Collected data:
══════════
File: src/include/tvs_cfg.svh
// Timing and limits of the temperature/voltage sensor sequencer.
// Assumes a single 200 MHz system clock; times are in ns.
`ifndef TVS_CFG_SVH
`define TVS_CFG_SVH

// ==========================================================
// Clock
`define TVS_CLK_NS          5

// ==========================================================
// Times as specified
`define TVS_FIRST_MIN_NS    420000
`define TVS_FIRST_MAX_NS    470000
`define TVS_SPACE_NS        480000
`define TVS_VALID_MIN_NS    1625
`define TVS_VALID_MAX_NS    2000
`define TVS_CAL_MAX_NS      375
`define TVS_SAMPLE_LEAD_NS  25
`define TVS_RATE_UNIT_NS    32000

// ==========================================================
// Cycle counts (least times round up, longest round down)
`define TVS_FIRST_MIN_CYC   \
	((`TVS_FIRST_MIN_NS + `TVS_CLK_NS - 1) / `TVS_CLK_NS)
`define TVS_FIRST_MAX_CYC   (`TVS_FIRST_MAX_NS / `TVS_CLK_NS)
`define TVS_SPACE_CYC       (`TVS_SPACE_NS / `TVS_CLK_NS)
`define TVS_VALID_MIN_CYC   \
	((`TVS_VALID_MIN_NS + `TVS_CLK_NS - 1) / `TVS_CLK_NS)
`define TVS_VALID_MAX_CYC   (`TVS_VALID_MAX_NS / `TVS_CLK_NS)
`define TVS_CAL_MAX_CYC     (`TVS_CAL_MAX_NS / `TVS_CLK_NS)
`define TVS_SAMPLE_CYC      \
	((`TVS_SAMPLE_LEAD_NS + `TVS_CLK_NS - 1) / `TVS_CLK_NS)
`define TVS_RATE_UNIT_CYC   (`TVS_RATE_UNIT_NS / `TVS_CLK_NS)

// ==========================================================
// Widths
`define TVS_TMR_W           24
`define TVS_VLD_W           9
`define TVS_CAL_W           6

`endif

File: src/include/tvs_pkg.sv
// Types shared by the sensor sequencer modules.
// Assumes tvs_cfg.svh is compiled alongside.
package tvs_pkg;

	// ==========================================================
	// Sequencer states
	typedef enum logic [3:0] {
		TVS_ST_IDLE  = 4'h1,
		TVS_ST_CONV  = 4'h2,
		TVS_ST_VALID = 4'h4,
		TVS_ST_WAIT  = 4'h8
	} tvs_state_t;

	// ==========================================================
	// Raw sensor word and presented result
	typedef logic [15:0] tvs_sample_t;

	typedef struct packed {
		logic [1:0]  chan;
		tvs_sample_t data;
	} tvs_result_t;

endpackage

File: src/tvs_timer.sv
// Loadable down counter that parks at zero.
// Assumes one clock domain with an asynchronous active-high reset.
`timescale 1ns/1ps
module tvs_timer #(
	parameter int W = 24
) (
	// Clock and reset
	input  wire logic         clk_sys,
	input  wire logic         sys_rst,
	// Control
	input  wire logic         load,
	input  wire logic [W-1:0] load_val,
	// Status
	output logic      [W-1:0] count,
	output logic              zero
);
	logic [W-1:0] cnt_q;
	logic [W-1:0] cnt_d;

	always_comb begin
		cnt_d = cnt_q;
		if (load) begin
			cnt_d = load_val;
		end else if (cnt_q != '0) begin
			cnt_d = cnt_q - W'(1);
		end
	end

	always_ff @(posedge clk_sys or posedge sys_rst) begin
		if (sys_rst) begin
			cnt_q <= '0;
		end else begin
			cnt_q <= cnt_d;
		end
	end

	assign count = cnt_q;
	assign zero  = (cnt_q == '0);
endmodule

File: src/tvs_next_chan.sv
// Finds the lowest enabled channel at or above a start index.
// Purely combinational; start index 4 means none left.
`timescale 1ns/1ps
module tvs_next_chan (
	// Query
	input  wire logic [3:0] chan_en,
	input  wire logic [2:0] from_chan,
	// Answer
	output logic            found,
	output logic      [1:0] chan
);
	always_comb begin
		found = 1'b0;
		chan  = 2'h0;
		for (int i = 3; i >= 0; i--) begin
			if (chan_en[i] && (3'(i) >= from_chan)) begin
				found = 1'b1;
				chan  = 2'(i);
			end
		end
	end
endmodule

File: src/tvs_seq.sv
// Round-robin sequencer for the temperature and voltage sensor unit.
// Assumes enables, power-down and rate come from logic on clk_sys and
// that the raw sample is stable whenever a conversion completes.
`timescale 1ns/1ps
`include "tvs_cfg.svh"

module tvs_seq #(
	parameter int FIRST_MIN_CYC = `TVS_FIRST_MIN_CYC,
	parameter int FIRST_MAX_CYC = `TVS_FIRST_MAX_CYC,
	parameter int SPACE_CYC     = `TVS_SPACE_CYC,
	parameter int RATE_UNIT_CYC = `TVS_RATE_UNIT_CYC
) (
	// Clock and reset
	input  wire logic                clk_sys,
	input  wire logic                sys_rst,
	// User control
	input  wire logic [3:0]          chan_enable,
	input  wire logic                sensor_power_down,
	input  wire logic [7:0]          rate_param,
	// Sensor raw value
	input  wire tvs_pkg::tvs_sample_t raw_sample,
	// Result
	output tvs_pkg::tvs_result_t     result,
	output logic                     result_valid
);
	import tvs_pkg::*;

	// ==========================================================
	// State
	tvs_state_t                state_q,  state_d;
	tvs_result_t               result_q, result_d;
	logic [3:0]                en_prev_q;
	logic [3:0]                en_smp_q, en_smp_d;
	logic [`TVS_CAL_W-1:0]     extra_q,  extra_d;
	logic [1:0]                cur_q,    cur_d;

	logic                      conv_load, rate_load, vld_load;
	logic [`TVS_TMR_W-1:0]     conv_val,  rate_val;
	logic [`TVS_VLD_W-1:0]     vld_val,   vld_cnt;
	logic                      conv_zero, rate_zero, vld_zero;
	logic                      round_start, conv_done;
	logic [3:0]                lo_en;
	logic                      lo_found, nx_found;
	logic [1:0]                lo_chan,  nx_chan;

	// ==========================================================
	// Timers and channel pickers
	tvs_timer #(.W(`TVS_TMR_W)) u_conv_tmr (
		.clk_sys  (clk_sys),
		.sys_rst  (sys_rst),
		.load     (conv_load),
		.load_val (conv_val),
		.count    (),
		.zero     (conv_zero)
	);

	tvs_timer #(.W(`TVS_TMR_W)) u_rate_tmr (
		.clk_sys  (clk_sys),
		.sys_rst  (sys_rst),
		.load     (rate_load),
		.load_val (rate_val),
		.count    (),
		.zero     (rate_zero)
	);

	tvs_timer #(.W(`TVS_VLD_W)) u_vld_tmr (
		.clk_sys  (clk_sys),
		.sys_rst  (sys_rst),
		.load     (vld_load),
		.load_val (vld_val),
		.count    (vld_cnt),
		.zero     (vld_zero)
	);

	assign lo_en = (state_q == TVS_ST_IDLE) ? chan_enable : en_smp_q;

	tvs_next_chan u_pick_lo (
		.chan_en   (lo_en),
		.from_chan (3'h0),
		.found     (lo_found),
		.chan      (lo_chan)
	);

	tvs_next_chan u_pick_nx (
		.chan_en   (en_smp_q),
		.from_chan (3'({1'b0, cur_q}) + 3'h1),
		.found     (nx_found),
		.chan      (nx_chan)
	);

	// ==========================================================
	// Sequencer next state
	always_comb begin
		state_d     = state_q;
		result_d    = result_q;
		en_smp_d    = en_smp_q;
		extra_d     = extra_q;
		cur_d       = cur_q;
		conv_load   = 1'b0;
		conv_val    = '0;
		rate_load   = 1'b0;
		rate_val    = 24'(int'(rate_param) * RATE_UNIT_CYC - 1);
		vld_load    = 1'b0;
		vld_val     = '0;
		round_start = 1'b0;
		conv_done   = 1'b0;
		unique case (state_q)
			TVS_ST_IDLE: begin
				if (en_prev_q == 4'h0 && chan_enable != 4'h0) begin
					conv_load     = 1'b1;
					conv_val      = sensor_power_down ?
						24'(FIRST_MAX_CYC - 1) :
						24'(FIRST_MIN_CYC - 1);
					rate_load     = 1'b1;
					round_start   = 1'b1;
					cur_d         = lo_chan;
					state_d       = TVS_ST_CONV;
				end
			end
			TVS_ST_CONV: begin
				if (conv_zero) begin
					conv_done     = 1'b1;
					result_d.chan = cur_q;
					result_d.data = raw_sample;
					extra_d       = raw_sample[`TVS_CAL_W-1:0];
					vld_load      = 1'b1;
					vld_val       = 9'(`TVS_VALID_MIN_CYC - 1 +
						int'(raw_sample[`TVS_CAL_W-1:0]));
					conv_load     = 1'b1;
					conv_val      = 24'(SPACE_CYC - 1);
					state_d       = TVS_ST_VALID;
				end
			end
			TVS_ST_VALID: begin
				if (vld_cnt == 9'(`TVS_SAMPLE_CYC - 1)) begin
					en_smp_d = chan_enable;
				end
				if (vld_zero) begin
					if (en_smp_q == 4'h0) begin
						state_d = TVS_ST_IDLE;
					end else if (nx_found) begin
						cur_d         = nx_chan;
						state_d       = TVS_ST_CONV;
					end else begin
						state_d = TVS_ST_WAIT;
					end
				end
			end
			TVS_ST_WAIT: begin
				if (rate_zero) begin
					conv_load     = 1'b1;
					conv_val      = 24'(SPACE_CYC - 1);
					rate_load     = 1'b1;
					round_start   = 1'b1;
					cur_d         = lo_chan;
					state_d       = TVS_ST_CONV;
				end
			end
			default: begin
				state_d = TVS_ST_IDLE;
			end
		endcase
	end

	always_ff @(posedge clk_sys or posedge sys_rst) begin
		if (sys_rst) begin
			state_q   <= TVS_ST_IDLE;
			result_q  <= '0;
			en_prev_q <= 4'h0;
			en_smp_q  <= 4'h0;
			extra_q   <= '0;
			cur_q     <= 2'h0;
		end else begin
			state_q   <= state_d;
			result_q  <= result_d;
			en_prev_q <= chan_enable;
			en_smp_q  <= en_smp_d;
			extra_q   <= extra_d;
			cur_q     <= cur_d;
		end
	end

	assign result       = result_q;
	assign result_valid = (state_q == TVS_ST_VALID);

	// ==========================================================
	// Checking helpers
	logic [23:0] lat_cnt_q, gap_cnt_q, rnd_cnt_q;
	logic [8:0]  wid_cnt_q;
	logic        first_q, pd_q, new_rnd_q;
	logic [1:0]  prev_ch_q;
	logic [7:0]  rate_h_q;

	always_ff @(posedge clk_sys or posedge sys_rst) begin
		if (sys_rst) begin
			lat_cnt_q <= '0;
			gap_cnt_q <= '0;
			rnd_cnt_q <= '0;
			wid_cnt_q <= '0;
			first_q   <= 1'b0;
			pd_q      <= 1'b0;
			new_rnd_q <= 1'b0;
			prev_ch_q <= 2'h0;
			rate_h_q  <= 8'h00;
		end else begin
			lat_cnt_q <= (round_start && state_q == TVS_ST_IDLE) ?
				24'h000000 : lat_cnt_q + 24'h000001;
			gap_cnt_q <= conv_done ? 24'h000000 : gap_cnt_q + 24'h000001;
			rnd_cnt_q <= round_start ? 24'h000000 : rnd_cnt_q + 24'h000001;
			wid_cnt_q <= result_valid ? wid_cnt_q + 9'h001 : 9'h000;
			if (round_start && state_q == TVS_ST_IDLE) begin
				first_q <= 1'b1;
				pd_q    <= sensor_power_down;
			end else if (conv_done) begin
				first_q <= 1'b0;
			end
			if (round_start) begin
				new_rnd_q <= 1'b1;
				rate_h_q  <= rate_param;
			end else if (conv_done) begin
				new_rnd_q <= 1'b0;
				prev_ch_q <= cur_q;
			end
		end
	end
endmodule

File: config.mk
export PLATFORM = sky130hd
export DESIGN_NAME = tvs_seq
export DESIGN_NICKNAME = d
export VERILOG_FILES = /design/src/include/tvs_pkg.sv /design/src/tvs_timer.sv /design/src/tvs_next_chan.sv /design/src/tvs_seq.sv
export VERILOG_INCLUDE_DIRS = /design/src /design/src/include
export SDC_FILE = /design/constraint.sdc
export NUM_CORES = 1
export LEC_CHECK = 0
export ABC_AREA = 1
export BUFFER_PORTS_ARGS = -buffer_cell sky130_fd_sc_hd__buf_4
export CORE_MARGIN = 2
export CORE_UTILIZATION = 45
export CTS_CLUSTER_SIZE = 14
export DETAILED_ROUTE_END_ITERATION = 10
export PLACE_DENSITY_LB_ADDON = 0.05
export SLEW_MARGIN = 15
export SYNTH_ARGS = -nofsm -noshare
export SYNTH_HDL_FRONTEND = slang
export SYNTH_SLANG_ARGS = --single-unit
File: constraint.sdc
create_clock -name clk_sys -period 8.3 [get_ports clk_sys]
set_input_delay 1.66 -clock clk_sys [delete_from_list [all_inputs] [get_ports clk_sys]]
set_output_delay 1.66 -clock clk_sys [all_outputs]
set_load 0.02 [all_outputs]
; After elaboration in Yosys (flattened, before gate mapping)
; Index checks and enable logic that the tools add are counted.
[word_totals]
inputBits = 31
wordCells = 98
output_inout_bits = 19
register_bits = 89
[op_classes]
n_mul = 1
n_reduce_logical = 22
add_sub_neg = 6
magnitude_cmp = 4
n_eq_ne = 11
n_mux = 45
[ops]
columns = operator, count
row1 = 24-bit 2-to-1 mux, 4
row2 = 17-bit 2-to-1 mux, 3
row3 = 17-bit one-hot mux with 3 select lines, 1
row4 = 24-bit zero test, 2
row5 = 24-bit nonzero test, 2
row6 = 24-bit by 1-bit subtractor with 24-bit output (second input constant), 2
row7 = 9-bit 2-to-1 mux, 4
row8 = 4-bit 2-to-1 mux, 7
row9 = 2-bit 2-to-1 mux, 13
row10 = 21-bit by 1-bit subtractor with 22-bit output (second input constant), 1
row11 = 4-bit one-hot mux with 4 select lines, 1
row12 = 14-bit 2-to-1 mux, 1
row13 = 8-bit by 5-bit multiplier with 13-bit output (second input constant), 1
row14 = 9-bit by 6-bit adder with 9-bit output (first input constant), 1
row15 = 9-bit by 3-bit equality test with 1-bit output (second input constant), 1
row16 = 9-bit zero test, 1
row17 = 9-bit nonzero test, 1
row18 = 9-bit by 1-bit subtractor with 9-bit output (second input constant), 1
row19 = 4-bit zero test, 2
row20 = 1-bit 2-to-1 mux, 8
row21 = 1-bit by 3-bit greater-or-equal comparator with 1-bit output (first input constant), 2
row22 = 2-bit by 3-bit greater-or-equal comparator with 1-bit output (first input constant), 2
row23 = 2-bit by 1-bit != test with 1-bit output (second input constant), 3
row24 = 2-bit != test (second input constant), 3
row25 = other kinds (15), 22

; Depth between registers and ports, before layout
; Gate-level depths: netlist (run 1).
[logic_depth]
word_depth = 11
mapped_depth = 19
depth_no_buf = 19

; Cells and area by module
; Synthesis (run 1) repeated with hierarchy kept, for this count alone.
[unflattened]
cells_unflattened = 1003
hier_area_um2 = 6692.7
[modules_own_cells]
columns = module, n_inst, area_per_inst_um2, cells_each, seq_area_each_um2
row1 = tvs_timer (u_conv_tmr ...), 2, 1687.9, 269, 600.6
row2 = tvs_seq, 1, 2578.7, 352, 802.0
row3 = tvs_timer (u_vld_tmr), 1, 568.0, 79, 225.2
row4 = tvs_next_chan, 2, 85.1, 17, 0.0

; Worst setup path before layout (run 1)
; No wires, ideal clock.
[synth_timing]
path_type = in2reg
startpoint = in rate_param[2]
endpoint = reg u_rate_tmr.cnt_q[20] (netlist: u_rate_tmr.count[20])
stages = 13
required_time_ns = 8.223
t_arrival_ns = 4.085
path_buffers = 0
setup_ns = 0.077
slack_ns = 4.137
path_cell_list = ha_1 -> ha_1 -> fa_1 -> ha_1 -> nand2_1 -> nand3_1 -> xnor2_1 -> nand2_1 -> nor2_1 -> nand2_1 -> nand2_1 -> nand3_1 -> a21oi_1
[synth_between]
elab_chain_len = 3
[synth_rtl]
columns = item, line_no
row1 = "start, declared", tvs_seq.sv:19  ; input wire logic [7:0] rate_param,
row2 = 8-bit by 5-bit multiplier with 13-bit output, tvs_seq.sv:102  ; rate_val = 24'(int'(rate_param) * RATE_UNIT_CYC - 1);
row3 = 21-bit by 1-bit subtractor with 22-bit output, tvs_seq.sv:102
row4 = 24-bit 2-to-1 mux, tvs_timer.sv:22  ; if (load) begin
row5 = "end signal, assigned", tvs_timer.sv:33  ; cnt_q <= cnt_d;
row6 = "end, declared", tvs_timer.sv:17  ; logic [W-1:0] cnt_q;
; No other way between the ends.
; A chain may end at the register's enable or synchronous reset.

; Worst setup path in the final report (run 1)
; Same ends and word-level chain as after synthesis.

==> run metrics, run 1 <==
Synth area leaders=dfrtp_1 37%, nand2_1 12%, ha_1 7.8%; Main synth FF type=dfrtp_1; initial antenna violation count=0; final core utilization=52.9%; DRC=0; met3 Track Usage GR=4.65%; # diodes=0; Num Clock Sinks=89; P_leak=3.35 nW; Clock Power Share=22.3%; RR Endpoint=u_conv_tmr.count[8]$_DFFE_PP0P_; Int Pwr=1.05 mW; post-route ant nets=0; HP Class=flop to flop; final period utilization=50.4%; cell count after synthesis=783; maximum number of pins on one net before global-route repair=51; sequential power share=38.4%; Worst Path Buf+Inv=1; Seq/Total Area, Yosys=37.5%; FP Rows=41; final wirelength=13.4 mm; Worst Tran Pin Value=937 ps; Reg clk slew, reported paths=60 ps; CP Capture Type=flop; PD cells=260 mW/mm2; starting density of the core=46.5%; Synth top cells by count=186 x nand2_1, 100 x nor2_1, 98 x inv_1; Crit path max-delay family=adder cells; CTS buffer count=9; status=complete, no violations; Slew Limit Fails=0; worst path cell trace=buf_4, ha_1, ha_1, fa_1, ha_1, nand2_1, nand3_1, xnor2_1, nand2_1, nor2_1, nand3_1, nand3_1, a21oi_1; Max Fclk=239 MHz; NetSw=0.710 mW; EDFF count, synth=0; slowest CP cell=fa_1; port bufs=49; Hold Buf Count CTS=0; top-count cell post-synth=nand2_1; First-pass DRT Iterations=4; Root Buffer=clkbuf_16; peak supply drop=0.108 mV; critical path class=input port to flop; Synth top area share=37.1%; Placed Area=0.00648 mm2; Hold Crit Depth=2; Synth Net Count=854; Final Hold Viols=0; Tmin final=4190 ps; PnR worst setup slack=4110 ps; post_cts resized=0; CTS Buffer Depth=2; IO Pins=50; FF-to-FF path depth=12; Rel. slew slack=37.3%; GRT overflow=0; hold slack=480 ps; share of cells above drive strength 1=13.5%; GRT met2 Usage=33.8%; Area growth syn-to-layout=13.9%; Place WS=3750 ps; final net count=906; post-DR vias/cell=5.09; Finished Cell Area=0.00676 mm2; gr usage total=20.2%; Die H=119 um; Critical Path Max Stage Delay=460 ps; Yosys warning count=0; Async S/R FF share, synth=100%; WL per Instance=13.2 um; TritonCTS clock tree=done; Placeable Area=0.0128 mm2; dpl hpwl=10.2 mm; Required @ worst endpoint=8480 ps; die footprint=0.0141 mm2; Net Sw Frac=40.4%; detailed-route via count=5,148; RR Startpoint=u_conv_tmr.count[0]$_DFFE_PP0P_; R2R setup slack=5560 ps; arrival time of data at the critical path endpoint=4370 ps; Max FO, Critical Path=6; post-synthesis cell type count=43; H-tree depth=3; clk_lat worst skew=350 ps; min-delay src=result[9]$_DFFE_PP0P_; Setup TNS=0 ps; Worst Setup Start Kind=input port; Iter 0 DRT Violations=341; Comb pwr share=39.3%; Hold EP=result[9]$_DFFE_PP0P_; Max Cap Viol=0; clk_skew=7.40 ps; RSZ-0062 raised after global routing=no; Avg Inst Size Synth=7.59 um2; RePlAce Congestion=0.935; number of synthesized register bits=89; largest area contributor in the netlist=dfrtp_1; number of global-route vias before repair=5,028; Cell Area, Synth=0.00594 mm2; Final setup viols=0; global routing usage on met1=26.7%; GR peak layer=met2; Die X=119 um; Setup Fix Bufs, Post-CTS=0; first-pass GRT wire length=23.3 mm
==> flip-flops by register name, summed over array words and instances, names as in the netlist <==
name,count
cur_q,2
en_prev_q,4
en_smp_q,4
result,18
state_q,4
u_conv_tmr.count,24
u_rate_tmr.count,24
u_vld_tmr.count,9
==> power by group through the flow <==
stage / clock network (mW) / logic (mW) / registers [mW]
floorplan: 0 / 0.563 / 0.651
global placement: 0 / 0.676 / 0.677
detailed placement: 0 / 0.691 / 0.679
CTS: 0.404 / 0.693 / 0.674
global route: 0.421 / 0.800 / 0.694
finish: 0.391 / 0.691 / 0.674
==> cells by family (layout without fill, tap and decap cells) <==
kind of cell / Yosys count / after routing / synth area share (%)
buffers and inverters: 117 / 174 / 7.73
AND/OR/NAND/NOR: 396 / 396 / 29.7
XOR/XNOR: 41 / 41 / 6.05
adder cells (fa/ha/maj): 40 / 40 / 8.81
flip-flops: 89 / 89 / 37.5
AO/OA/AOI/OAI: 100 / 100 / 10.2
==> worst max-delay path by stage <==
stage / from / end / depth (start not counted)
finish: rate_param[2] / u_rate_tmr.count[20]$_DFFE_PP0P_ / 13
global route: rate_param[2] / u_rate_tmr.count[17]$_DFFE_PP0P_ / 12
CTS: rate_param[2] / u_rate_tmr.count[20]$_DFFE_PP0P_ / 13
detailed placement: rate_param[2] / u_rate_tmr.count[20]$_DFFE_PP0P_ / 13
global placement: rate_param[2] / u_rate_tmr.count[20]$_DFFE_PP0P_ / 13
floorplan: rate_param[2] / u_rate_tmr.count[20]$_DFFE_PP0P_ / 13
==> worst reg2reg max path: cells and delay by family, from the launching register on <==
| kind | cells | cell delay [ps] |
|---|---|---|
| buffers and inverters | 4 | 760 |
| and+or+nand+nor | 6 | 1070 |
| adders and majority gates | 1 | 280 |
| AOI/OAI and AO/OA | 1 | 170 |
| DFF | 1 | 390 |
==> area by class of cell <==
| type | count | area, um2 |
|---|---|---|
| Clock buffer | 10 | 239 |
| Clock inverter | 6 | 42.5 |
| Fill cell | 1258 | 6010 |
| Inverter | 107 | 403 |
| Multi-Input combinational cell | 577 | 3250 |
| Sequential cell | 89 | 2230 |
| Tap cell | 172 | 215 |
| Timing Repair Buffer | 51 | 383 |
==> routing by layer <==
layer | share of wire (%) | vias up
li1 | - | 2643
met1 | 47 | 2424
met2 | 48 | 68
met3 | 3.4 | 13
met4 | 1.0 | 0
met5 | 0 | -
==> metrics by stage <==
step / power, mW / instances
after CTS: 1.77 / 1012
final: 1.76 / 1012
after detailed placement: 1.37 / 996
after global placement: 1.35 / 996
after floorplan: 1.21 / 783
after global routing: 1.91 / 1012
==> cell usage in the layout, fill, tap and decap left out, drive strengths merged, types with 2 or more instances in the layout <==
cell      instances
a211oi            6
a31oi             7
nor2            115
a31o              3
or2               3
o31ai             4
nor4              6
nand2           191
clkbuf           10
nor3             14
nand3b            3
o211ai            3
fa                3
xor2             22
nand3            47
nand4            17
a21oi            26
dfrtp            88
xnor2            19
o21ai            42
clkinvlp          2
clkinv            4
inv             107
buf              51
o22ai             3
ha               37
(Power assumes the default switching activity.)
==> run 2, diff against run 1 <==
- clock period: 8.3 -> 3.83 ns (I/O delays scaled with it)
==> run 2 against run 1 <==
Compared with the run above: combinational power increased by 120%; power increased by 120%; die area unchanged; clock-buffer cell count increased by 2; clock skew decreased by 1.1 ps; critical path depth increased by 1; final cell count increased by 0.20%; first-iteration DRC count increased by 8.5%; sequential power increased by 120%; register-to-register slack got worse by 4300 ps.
══════════
Return only the lines between the one holding "export VERILOG_FILES = /design/src/include/tvs_pkg.sv" and the one holding "before gate mapping)", inclusive, exactly as they appear above.

Task result:
export VERILOG_FILES = /design/src/include/tvs_pkg.sv /design/src/tvs_timer.sv /design/src/tvs_next_chan.sv /design/src/tvs_seq.sv
export VERILOG_INCLUDE_DIRS = /design/src /design/src/include
export SDC_FILE = /design/constraint.sdc
export NUM_CORES = 1
export LEC_CHECK = 0
export ABC_AREA = 1
export BUFFER_PORTS_ARGS = -buffer_cell sky130_fd_sc_hd__buf_4
export CORE_MARGIN = 2
export CORE_UTILIZATION = 45
export CTS_CLUSTER_SIZE = 14
export DETAILED_ROUTE_END_ITERATION = 10
export PLACE_DENSITY_LB_ADDON = 0.05
export SLEW_MARGIN = 15
export SYNTH_ARGS = -nofsm -noshare
export SYNTH_HDL_FRONTEND = slang
export SYNTH_SLANG_ARGS = --single-unit
File: constraint.sdc
create_clock -name clk_sys -period 8.3 [get_ports clk_sys]
set_input_delay 1.66 -clock clk_sys [delete_from_list [all_inputs] [get_ports clk_sys]]
set_output_delay 1.66 -clock clk_sys [all_outputs]
set_load 0.02 [all_outputs]
; After elaboration in Yosys (flattened, before gate mapping)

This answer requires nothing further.